**Task description:** Take the entries below and print, exactly, the stretch from the line containing "netlist.area_leader.share_pct: 30.8" through the line containing "crit_required_ns: 3.58", both included.

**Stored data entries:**
---*---

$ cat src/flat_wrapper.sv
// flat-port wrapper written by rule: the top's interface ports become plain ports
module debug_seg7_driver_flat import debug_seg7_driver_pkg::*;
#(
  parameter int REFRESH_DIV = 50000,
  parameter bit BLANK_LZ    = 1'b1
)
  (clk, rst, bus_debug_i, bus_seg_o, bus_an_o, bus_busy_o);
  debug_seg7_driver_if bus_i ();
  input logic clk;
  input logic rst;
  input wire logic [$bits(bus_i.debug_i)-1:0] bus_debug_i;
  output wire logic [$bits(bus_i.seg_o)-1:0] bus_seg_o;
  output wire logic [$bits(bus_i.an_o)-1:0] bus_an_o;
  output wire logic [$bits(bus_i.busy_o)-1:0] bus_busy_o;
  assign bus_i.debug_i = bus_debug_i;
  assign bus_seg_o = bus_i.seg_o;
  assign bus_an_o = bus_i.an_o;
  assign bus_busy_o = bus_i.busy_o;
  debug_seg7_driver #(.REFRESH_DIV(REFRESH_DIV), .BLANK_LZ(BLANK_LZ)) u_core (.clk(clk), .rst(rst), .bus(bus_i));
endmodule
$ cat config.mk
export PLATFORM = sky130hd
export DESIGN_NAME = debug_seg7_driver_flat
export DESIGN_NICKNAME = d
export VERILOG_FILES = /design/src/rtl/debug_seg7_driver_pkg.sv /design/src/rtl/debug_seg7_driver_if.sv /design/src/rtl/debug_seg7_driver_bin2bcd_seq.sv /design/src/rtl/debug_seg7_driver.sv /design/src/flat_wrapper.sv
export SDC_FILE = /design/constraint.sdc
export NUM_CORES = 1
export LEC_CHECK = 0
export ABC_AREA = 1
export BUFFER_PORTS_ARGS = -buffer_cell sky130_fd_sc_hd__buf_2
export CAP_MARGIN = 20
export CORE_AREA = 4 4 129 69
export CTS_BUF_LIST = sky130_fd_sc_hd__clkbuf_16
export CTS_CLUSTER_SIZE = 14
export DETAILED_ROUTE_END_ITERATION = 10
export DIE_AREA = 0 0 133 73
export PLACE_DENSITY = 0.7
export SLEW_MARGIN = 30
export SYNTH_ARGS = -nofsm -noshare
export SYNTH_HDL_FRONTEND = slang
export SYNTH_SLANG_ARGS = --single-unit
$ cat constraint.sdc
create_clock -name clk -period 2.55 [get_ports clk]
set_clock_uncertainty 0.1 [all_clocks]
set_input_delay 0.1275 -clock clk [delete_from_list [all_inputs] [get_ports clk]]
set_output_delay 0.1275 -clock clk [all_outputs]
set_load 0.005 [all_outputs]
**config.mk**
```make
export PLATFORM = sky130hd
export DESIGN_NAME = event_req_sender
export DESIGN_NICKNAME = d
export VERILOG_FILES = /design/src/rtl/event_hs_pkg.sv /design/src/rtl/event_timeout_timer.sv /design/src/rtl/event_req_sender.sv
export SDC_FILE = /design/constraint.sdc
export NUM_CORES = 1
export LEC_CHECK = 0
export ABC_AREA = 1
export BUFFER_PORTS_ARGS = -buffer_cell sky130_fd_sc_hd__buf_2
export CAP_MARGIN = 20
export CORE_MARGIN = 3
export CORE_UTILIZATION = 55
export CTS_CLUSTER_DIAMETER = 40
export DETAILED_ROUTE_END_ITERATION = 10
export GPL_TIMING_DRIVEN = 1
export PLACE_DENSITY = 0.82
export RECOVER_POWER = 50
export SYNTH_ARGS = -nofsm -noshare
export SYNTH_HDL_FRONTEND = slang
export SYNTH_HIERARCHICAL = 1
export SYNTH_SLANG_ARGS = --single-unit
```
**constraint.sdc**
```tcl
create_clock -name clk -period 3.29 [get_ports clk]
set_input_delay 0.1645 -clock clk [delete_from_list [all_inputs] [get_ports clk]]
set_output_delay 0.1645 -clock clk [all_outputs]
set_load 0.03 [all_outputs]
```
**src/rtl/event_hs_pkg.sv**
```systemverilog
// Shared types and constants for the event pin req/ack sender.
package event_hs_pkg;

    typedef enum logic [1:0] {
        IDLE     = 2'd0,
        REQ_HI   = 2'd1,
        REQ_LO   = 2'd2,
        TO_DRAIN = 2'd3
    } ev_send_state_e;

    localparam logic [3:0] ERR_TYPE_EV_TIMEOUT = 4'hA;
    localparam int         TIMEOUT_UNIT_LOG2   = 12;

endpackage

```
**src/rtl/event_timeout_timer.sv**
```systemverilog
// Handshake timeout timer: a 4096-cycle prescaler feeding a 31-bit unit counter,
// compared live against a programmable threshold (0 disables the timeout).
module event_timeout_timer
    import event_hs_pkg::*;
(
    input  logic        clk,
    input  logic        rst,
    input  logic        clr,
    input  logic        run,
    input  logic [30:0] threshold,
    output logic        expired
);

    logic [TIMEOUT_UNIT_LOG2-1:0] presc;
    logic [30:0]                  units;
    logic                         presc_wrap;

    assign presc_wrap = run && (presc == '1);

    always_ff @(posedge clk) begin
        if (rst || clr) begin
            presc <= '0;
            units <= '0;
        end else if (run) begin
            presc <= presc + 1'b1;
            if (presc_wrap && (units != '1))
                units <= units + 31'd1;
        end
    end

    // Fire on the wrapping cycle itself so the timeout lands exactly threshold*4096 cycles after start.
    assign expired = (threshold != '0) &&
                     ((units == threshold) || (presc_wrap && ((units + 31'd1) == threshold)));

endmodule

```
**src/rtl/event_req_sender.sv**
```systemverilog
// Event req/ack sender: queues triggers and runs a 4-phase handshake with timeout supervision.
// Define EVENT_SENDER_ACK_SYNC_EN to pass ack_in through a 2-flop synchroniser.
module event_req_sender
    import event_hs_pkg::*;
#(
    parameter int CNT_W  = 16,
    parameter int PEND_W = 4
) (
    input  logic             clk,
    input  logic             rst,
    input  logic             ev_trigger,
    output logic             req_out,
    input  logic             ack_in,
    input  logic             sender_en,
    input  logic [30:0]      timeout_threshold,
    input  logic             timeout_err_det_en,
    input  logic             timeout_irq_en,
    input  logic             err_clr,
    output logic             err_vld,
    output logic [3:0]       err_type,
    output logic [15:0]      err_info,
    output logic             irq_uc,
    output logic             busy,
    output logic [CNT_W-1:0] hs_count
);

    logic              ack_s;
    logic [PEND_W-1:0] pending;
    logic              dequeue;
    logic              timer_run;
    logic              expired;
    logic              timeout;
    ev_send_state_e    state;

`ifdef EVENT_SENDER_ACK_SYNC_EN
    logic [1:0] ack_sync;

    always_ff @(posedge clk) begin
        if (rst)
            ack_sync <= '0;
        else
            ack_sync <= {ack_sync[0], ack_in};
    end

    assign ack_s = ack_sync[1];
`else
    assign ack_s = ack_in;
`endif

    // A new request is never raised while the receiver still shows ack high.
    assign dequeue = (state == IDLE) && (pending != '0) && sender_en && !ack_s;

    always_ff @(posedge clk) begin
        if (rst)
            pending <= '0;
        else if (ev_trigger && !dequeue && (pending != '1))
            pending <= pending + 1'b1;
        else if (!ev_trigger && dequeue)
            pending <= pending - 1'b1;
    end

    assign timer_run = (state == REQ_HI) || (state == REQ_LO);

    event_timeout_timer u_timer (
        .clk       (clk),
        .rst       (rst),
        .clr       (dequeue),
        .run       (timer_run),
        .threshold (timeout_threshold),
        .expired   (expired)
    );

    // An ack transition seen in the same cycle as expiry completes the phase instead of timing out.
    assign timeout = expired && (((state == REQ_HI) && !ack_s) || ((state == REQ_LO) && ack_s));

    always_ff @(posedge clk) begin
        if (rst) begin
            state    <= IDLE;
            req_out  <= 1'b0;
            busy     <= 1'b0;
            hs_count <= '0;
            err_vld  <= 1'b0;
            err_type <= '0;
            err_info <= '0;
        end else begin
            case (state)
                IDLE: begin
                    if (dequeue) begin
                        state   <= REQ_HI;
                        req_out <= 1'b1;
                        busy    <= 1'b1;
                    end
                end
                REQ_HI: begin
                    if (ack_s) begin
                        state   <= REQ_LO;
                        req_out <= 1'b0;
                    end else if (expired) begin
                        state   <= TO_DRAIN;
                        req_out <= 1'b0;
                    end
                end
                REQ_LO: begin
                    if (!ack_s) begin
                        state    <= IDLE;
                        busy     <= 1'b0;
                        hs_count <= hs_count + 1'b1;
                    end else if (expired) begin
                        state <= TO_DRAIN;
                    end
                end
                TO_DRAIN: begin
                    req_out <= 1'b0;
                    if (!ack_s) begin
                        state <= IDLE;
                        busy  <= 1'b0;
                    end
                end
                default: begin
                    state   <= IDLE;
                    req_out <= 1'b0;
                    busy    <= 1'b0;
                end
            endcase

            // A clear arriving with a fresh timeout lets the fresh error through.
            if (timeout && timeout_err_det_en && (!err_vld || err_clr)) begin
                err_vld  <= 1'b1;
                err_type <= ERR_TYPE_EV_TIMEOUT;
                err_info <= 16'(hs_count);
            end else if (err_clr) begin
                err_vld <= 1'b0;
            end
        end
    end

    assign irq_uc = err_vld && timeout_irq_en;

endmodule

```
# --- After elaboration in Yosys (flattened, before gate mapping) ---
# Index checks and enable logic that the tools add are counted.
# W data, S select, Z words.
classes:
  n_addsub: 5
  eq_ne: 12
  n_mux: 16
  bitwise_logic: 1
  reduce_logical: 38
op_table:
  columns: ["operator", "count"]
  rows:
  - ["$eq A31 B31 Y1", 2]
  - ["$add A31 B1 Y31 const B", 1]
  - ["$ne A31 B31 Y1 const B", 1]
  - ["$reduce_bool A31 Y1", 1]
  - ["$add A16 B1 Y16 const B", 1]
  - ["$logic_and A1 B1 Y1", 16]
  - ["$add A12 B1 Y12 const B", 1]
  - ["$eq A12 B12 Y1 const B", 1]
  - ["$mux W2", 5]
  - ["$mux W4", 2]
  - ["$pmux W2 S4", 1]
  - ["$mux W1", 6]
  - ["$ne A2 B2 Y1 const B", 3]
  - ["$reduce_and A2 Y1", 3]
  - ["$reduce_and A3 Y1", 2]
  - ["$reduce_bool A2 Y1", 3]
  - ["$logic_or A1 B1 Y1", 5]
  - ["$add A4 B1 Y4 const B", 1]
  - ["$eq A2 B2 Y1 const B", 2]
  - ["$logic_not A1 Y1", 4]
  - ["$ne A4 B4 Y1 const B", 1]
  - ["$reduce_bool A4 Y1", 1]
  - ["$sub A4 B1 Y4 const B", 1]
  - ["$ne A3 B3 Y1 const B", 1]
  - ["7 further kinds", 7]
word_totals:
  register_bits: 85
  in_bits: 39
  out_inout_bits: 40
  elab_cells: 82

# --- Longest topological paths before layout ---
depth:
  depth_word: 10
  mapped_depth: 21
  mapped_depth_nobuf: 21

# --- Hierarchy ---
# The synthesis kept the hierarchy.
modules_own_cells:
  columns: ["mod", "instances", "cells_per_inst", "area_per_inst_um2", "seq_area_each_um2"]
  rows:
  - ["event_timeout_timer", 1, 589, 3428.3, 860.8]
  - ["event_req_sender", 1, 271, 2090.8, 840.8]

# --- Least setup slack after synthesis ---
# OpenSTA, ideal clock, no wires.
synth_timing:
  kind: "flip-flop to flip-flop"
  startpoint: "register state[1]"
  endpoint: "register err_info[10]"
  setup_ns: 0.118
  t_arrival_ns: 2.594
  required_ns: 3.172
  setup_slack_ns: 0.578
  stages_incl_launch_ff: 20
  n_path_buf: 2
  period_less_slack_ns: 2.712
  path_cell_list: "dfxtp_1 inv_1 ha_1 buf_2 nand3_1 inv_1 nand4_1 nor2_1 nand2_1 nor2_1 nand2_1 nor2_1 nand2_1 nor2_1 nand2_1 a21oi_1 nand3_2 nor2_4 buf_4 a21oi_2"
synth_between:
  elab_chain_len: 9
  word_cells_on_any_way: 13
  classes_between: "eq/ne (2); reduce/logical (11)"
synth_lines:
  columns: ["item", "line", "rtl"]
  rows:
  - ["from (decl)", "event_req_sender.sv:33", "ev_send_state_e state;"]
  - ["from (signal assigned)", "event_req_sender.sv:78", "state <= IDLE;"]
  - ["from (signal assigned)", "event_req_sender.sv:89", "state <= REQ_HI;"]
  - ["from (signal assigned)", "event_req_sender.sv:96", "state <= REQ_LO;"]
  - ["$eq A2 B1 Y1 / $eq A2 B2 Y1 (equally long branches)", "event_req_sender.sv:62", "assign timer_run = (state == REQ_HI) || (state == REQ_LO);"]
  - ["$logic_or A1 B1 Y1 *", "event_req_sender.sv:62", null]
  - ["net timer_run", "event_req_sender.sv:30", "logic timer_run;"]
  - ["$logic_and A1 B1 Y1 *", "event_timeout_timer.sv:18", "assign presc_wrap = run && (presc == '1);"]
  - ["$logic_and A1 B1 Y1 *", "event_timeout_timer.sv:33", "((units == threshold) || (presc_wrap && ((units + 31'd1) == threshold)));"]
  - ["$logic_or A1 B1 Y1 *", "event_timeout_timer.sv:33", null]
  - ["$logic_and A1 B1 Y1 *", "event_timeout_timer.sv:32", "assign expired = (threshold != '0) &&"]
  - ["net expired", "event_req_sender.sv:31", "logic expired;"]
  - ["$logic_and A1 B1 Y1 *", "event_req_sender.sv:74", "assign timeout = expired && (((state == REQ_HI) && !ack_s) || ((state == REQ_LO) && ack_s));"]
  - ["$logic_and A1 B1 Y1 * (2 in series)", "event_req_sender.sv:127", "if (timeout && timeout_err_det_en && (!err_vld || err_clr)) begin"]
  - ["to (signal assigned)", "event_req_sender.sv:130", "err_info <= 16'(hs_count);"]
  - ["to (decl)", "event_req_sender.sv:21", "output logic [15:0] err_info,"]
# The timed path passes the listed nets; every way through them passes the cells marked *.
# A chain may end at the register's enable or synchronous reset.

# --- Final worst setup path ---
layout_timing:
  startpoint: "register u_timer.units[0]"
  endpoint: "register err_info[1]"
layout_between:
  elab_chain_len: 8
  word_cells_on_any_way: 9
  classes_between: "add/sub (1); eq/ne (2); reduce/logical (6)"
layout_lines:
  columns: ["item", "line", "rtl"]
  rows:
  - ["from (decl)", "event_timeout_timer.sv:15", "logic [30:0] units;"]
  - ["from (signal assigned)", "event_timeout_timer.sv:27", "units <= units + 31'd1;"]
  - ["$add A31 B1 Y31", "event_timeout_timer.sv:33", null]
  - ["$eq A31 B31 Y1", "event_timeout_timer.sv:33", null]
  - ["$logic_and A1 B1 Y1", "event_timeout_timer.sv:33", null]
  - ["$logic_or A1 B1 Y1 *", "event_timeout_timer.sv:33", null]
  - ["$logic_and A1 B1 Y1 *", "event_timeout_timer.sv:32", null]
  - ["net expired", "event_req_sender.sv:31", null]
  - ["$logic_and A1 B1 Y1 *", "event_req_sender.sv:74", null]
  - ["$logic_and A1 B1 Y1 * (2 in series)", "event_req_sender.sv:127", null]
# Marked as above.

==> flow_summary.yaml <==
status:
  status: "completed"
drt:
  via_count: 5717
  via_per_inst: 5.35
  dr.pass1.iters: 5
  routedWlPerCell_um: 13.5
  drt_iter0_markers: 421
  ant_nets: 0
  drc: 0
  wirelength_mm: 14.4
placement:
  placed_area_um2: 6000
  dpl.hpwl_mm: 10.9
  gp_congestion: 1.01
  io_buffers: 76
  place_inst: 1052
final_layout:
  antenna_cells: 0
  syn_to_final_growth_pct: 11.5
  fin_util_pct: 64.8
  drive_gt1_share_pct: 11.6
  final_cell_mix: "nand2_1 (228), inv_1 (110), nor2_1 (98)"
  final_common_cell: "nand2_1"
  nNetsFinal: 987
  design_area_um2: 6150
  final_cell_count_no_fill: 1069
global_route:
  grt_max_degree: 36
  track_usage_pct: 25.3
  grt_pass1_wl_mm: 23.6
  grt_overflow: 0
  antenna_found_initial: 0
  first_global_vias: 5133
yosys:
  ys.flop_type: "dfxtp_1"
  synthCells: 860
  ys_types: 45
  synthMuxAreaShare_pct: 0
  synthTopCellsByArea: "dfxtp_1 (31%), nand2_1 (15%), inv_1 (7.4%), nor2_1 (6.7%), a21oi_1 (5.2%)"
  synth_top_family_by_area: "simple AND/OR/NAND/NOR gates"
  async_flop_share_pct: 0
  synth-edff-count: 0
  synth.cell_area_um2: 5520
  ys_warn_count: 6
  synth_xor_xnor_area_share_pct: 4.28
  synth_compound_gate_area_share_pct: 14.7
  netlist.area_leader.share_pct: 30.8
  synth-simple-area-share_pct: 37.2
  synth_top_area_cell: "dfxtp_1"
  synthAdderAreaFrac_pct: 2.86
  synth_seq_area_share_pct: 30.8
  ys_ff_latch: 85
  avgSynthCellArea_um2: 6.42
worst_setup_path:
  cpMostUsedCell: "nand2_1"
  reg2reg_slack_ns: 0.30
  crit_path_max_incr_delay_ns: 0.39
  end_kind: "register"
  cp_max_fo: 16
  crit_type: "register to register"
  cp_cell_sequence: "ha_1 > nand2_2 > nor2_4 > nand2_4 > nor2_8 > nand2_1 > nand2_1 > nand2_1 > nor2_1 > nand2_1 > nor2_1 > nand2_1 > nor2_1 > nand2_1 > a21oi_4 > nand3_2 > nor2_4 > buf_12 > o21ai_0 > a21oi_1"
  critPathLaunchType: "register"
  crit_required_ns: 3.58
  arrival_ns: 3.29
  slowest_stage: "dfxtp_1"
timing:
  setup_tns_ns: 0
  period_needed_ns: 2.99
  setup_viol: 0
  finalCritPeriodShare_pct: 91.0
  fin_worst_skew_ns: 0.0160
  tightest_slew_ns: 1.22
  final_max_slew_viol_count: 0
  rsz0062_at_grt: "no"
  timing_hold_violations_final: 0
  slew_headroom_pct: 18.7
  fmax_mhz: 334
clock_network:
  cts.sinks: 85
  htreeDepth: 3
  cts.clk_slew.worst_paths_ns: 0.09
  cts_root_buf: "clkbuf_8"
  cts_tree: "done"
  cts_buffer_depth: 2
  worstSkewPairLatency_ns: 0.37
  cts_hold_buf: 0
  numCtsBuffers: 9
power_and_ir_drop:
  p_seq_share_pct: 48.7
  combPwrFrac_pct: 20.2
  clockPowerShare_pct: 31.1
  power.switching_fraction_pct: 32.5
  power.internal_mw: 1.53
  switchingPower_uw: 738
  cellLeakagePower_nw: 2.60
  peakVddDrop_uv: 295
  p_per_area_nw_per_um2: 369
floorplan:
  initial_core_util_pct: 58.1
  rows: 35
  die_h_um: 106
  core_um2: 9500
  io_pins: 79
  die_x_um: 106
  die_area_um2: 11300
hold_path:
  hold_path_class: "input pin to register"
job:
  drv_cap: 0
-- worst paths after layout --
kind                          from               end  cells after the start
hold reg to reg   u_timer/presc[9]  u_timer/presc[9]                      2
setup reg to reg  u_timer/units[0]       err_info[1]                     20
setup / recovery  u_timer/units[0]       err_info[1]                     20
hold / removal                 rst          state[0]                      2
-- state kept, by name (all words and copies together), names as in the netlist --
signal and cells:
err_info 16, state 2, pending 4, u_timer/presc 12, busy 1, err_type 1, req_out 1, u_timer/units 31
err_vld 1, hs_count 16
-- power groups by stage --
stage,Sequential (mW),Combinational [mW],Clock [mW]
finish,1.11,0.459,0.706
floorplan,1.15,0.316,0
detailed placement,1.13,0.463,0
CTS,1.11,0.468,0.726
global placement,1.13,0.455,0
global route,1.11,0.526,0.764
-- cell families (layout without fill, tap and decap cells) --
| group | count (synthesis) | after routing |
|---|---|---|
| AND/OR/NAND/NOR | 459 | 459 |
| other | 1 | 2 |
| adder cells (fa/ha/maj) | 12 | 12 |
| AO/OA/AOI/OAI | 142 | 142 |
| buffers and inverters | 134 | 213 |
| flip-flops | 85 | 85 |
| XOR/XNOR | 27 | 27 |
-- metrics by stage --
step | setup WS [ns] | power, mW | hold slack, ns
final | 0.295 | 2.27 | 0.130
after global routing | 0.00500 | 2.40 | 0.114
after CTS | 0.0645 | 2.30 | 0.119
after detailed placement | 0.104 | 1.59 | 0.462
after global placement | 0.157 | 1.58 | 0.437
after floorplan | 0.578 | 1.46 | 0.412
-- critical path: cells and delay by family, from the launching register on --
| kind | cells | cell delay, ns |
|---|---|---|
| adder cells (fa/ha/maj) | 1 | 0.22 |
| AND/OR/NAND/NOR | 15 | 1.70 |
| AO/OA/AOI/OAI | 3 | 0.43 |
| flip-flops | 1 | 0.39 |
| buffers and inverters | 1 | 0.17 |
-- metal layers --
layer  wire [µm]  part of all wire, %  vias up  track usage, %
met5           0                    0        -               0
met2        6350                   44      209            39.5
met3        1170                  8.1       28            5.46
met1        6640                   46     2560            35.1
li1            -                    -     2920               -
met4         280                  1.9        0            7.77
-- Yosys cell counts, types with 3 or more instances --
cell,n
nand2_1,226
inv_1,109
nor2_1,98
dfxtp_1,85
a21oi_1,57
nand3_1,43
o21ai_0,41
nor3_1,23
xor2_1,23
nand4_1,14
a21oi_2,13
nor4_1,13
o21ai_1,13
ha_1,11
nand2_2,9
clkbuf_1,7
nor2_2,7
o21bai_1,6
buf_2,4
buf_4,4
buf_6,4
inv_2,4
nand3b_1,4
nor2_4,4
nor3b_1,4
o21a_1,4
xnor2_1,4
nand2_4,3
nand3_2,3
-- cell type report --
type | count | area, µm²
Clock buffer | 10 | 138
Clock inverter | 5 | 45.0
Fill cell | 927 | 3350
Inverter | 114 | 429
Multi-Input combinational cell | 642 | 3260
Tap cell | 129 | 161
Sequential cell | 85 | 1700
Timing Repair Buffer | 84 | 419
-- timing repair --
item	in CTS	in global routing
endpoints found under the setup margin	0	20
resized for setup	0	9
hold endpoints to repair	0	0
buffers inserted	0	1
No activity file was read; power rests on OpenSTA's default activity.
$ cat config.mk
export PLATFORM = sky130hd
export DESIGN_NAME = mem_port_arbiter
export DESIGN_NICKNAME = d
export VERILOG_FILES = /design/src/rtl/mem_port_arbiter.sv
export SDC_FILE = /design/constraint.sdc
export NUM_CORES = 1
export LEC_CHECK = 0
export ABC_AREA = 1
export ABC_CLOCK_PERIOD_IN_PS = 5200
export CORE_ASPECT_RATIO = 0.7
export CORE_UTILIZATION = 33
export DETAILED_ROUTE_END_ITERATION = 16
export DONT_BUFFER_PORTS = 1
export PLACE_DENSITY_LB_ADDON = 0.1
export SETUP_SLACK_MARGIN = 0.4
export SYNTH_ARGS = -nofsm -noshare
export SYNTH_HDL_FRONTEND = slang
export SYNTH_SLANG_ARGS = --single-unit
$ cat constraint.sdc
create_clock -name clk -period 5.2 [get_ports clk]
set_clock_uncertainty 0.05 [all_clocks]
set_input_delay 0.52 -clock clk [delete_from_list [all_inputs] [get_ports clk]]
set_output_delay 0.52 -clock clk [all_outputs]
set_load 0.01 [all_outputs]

---*---

**Result:**
  netlist.area_leader.share_pct: 30.8
  synth-simple-area-share_pct: 37.2
  synth_top_area_cell: "dfxtp_1"
  synthAdderAreaFrac_pct: 2.86
  synth_seq_area_share_pct: 30.8
  ys_ff_latch: 85
  avgSynthCellArea_um2: 6.42
worst_setup_path:
  cpMostUsedCell: "nand2_1"
  reg2reg_slack_ns: 0.30
  crit_path_max_incr_delay_ns: 0.39
  end_kind: "register"
  cp_max_fo: 16
  crit_type: "register to register"
  cp_cell_sequence: "ha_1 > nand2_2 > nor2_4 > nand2_4 > nor2_8 > nand2_1 > nand2_1 > nand2_1 > nor2_1 > nand2_1 > nor2_1 > nand2_1 > nor2_1 > nand2_1 > a21oi_4 > nand3_2 > nor2_4 > buf_12 > o21ai_0 > a21oi_1"
  critPathLaunchType: "register"
  crit_required_ns: 3.58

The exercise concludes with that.